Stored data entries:

☆ ☆ ☆ ☆ ☆ ☆ ☆

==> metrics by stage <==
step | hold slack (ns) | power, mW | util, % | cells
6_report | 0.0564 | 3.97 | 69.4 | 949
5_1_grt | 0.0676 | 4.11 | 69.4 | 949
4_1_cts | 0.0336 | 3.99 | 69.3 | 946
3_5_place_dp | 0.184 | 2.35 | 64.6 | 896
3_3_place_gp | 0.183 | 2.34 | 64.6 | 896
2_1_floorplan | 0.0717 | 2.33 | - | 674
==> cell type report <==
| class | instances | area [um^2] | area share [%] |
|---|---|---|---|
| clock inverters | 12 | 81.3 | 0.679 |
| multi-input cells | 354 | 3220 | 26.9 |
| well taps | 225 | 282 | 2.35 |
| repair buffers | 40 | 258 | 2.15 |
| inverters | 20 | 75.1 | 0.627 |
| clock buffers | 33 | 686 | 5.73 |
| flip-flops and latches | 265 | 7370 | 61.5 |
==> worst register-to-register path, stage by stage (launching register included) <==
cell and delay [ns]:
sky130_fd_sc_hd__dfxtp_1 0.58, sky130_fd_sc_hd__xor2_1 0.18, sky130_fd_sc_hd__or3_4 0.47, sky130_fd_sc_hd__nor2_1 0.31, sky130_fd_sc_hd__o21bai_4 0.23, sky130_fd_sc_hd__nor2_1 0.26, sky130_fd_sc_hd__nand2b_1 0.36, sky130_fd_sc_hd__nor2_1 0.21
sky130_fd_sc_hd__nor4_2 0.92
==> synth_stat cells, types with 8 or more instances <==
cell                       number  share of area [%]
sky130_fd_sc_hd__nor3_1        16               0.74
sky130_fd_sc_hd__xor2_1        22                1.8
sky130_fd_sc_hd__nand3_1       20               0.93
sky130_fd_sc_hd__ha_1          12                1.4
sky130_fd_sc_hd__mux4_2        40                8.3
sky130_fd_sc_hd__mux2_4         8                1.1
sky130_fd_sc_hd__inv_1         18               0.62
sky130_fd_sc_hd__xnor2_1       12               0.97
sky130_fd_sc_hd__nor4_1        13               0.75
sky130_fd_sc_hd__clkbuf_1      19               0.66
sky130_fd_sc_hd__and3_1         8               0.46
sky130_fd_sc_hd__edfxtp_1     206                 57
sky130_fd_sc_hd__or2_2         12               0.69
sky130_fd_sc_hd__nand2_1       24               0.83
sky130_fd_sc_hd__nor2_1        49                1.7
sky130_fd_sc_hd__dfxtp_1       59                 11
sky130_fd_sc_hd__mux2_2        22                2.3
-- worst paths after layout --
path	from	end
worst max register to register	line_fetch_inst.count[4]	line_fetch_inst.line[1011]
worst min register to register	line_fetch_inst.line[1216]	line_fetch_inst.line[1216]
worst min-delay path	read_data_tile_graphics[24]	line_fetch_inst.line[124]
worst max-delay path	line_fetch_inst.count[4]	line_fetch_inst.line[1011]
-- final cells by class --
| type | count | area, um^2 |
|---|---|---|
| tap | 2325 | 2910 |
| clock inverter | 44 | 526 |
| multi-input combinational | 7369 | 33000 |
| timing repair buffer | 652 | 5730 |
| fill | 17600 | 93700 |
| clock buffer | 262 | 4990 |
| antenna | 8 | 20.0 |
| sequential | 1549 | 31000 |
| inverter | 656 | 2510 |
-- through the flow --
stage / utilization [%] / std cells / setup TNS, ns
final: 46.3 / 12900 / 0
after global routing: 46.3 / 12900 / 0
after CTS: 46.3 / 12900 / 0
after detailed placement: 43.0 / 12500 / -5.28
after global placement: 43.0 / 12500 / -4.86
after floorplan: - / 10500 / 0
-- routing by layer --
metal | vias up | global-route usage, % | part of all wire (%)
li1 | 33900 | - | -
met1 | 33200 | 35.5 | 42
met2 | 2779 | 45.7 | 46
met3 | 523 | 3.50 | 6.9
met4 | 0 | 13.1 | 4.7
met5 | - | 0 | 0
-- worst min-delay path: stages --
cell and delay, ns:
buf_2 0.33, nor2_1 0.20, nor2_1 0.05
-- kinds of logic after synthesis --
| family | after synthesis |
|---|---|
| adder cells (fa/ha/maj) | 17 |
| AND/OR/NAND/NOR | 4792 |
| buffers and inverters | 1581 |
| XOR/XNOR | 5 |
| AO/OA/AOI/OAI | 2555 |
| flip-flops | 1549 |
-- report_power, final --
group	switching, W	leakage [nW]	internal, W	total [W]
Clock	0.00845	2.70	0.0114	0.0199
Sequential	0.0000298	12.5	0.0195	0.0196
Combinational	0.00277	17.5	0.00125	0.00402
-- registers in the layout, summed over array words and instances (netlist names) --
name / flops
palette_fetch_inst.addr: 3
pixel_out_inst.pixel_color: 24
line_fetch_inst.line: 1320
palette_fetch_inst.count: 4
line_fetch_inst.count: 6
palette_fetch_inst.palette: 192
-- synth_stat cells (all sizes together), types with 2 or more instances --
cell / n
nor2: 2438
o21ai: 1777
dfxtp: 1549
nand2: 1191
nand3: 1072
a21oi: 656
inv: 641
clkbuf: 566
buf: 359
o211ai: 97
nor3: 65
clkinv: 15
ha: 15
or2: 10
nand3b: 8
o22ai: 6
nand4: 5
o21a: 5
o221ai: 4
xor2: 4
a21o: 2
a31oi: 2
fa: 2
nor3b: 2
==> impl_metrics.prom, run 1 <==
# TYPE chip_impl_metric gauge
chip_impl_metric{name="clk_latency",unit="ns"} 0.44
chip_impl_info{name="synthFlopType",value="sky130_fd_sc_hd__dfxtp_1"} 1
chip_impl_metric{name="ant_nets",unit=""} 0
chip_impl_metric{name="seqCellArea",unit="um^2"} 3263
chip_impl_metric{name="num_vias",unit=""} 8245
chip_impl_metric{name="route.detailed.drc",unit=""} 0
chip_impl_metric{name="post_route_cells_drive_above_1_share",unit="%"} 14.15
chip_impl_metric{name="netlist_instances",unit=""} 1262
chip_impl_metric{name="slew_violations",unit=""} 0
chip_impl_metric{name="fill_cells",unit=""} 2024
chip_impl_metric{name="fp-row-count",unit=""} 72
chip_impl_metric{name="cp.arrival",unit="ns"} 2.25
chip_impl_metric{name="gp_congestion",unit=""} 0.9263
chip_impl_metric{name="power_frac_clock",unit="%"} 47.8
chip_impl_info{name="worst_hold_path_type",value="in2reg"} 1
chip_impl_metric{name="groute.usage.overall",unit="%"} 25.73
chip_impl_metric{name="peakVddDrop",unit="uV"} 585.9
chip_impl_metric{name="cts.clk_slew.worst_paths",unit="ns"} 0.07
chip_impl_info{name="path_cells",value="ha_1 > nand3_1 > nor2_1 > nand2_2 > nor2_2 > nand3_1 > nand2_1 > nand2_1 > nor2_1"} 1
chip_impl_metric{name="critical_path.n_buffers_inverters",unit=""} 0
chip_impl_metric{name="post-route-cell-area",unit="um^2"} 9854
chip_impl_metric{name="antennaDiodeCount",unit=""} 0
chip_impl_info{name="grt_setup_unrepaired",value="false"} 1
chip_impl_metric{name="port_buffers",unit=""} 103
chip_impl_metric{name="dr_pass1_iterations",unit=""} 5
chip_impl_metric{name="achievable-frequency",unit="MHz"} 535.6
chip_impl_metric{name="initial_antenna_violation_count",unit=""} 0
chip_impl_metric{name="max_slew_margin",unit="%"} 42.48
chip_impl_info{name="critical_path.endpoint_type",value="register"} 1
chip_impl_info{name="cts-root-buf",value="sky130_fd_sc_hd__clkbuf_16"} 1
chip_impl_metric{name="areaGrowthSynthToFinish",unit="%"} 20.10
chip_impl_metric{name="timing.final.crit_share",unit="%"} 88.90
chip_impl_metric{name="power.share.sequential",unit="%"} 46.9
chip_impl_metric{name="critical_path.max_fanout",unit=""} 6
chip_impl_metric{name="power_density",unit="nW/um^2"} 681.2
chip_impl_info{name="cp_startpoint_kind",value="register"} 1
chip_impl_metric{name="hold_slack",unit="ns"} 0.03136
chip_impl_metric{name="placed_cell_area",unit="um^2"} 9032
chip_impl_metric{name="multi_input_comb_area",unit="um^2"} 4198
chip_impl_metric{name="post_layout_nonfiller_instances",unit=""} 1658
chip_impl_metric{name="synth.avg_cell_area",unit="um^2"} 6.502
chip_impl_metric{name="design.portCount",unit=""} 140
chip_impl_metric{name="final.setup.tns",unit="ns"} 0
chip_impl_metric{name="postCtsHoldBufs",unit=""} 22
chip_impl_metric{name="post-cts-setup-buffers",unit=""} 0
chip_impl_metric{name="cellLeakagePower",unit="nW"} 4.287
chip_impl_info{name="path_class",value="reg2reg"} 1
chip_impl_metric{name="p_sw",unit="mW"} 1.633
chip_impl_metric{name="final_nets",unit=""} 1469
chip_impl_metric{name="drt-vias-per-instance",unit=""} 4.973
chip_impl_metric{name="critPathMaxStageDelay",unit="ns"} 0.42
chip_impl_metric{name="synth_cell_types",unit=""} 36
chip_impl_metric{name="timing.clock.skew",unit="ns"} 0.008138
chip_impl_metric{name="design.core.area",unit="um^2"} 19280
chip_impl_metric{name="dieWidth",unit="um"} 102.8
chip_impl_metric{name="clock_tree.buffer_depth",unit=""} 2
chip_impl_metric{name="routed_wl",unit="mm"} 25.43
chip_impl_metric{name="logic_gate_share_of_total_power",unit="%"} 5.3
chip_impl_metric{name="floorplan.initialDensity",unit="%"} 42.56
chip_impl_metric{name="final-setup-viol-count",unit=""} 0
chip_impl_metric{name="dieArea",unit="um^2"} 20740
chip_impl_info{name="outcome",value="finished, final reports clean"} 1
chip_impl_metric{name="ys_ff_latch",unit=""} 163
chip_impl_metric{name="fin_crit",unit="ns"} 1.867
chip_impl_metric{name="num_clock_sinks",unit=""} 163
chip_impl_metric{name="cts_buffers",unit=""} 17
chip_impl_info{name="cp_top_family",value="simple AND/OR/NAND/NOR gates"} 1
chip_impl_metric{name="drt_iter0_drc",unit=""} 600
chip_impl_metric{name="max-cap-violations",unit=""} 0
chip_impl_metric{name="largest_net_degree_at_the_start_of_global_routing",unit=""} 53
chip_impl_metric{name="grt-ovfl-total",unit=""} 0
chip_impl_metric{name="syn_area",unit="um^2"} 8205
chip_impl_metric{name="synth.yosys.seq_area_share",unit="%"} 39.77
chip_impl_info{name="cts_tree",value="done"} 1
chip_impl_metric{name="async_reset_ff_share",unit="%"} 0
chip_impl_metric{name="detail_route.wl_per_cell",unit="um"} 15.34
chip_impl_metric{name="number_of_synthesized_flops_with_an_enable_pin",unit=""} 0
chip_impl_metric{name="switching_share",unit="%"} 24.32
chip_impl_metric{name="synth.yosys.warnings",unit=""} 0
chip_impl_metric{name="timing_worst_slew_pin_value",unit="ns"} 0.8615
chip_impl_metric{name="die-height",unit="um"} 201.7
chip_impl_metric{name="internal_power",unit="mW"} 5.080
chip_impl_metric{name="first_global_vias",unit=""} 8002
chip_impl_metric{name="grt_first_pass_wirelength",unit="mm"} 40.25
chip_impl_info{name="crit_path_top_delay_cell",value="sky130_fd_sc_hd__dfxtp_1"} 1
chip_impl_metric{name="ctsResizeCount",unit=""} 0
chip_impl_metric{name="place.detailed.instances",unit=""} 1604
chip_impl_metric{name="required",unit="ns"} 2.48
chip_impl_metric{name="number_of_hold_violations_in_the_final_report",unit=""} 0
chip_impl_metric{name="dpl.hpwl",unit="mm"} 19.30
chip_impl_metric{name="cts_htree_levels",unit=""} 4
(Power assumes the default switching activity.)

☆ ☆ ☆ ☆ ☆ ☆ ☆

What is needed :: With "placement" as the string to find, copy every line of the records that holds it.

Final answer ::
after detailed placement: 43.0 / 12500 / -5.28
after global placement: 43.0 / 12500 / -4.86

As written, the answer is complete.